Charles March-Phillipps (28 May 1779 – 24 April 1862) was a British Radical politician from Garendon Park in Leicestershire. He sat in the House of Commons in two periods between 1818 and 1837.

Personal life 
He was the eldest son of Thomas March Phillipps (formerly March) of More Critchell, Dorset, and was educated at Sherborne School (until 1791), Eton College (1793–1796) and Sidney Sussex College, Cambridge (1800–02). He was a captain in the Leicestershire Yeomanry from 1803 to 1807. He succeeded his father to Garendon Hall, Leicestershire, in 1817.

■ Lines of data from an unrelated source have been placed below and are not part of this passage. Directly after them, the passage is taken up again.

==> flow/design.v (excerpt) <==
module lcd_top(
  input clk,
  input rst,
  input PS2_CLK,
  input PS2_DATA,
  output [7:4] DB,
  output LCD_E,
  output LCD_RS,
  output LCD_RW,
  output [7:0] LED
  );
  wire busy;
  wire cmd;
  wire en;
  wire [7:0] data;
  snaptest LD1 (
    .clk(clk),
    .rst(rst),
    .busy(busy),
	 .PS2_CLK(PS2_CLK),
	 .PS2_DATA(PS2_DATA),
    .cmd(cmd),
    .en(en),
    .data(data),
	 .LED(LED)
    );
  lcd_controller LC1 (
    .clk(clk),
    .rst(rst),
    .en(en),
    .cmd(cmd),
    .data(data),
    .DB(DB),
    .LCD_E(LCD_E),
    .LCD_RS(LCD_RS),
    .LCD_RW(LCD_RW),
    .busy(busy)
    );
endmodule
Settings: LEC_CHECK=0, ABC_AREA=1, CAP_MARGIN=20, CORE_ASPECT_RATIO=0.5, CORE_MARGIN=2, CORE_UTILIZATION=72, CTS_CLUSTER_DIAMETER=400, CTS_CLUSTER_SIZE=10, HOLD_SLACK_MARGIN=0.29, PLACE_DENSITY_LB_ADDON=0.08, SETUP_SLACK_MARGIN=-0.69, SLEW_MARGIN=40; clock period 8.19 ns.
run.sh (not shown) runs the stock make flow with config.mk's settings and CLKGATE_MAP_FILE=.
Next try:
CORE_ASPECT_RATIO = unset   (was 0.5)
CTS_CLUSTER_DIAMETER = 387   (was 400)
CTS_CLUSTER_SIZE = 11   (was 10)
HOLD_SLACK_MARGIN = unset   (was 0.29)
SETUP_SLACK_MARGIN = 1.22   (was -0.69)
SLEW_MARGIN = 20   (was 40)
Setup slack improved by 0.27 ns.
Clock power is lower by a little under a tenth.
Worst hold slack improved by 0.0050 ns.
Total power is lower by a few percent.
Non-clock buffer count is higher by 5.
Next try:
CTS_CLUSTER_SIZE = unset   (was 11)
PLACE_DENSITY_LB_ADDON = unset   (was 0.08)
After rerunning:
- sequential cell count stays the same
- clock skew goes down by 0.023 ns
- wire length goes down slightly
- die area does not change
- setup slack loses 0.13 ns
- clock power grows by roughly a tenth
- global-route usage went down by 0.30 points
- register-to-register slack degrades by 0.13 ns
- count of clock-buffer cells in the layout came out lower by 33
- non-clock buffer count decreases by 5
- synthesized area is unchanged
Next try:
CTS_CLUSTER_DIAMETER = 329   (was 387)
CTS_CLUSTER_SIZE = 17   (was unset)
GPL_TIMING_DRIVEN = 1   (was unset)
HOLD_SLACK_MARGIN = 0.29   (was unset)
PLACE_DENSITY_LB_ADDON = 0.03   (was unset)
SETUP_SLACK_MARGIN = 2.02   (was 1.22)
Result: Routed wire length grows by about 33%. Final area grows by 4.4%. Clock power shrinks by 28%. Synthesized cell count does not change.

He married Harriet, the daughter of John Gustavus Ducarel of Walford, Somerset, and had two sons and a daughter. His son Ambrose Charles Lisle March Phillipps De Lisle converted to Roman Catholicism and founded Mount St Bernard Abbey.

Political career 
He was elected at the 1818 general election as one of the two Members of Parliament (MPs) for Leicestershire,
and held the seat until 1820, when he did not contest the election. He was returned again at the 1831 general election, and held the seat until the 1831 general election, when the county was divided under the Reform Act. He was then elected for the new Northern division of Leicestershire, and held the seat until he stood down at the 1837 general election.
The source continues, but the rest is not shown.